The Bay Conference is a high school athletics conference made up of eight teams in northeastern Wisconsin, centering primarily around the Green Bay and Fox Valley metropolitan areas. Conference schools are members of the Wisconsin Interscholastic Athletic Association.

Conference history

1970–2007 
The Bay Conference was established in 1970 by charter members Ashwaubenon, Bay Port, Clintonville, De Pere, Marinette, Oconto, Oconto Falls, Pulaski, Seymour, and West De Pere. 1979 brought the addition of former East Central Conference member New London and former Wisconsin Valley Conference member Shawano, in exchange for Oconto and Oconto Falls, who would go to the Central Wisconsin Conference. In 1999, Clintonville left the Bay Conference to join the newly formed Valley 8 Conference. Of the ten original members, only Seymour, and West De Pere have remained in the conference since its inception.

2007–2015 
The 2007 WIAA realignment brought major changes to the Bay Conference. Ashwaubenon, Bay Port, De Pere, and Pulaski transferred to the Fox River Classic Conference (FRCC), where they joined the larger Green Bay, Manitowoc, and Sheboygan area high schools. Hortonville and Oconto Falls transferred from the now defunct Valley 8 Conference, and Denmark and Luxemburg-Casco transferred from the Packerland Conference. Each of these schools had increasing enrollments and had outgrown their previous conferences.

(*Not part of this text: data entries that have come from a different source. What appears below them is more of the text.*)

<file path="config.mk">
export PLATFORM = sky130hd
export DESIGN_NAME = msk_and_sched
export DESIGN_NICKNAME = d
export VERILOG_FILES = /design/src/rtl/msk_pkg.sv /design/src/rtl/msk_rr_arb.sv /design/src/rtl/msk_and_sched.sv
export SDC_FILE = /design/constraint.sdc
export NUM_CORES = 1
export LEC_CHECK = 0
export ABC_AREA = 1
export CAP_MARGIN = 20
export CORE_MARGIN = 2
export CORE_UTILIZATION = 43
export CTS_CLUSTER_SIZE = 14
export DETAILED_ROUTE_END_ITERATION = 10
export GPL_ROUTABILITY_DRIVEN = 0
export PLACE_DENSITY = 0.82
export SLEW_MARGIN = 20
export SYNTH_ARGS = -nofsm -noshare
export SYNTH_HDL_FRONTEND = slang
export SYNTH_HIERARCHICAL = 1
export SYNTH_SLANG_ARGS = --single-unit
</file>
<file path="constraint.sdc">
create_clock -name clk -period 2.25 [get_ports clk]
set_input_delay 0.45 -clock clk [delete_from_list [all_inputs] [get_ports clk]]
set_output_delay 0.45 -clock clk [all_outputs]
set_load 0.005 [all_outputs]
</file>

In late 2008, Hortonville petitioned the WIAA to move the growing school into the Fox Valley Association in exchange for Menasha High School, whose declining enrollment prompted them to look at other alternatives. Hortonville cited travel times and costs as well as the imbalance that existed in the Bay Conference as reasons to leave. Hortonville's enrollment was nearly twice as large as the Bay Conference's smallest school and 200 students more than the second largest school. The issue came to a vote at a Menasha School Board meeting, which resulted in Menasha's decision to remain in the FVA. In September 2011, at an WIAA area meeting held in Appleton, Green Bay West requested to leave the FRCC to join the Bay Conference, and Green Bay East asked to go if needed. West and East both cited their inability to compete in the FRCC. In a September 2012 WIAA area meeting, New London asked to leave the Bay Conference to move to the Eastern Valley Conference, and Denmark requested to leave. Green Bay East and West are still seeking to move. At a WIAA Board of Control meeting in September, the board gave first approval to swap Hortonville with FVA member Menasha before the 2014-15 school year. A final vote was taken after the 40-day appeal window and passed. In December 2013, the WIAA Board of Control gave first approval for the departure of Denmark, Luxemburg–Casco, Marinette and Oconto Falls to the Eastern Valley in Return for the FRCC's Green Bay East & West and the EVC's Xavier. Waupaca would be in the Bay for football only. A final vote was taken after the 40-day appeal window & successfully passed for implementation for the 2015–2016 school year along with several other conference realignments.

2015–present
Starting in 2015, the conference stayed steady at eight schools. However, in September 2016, West De Pere requested to move to the FRCC, citing inadequate athletic competition in the Bay and a school size that was rapidly growing. Other reasons included rivalries against teams in the FRCC like De Pere, Ashwaubenon and Pulaski. In December 2019, as part of the realignment process, West De Pere formally filed a request to move to the FRCC. After a committee reviewed the process, West De Pere's request was denied due to their failure to provide documents showing discussions with the Northeastern Conference which was provided as a solution to fill the void leaving the Bay Conference. West De Pere chose not to appeal the rejection.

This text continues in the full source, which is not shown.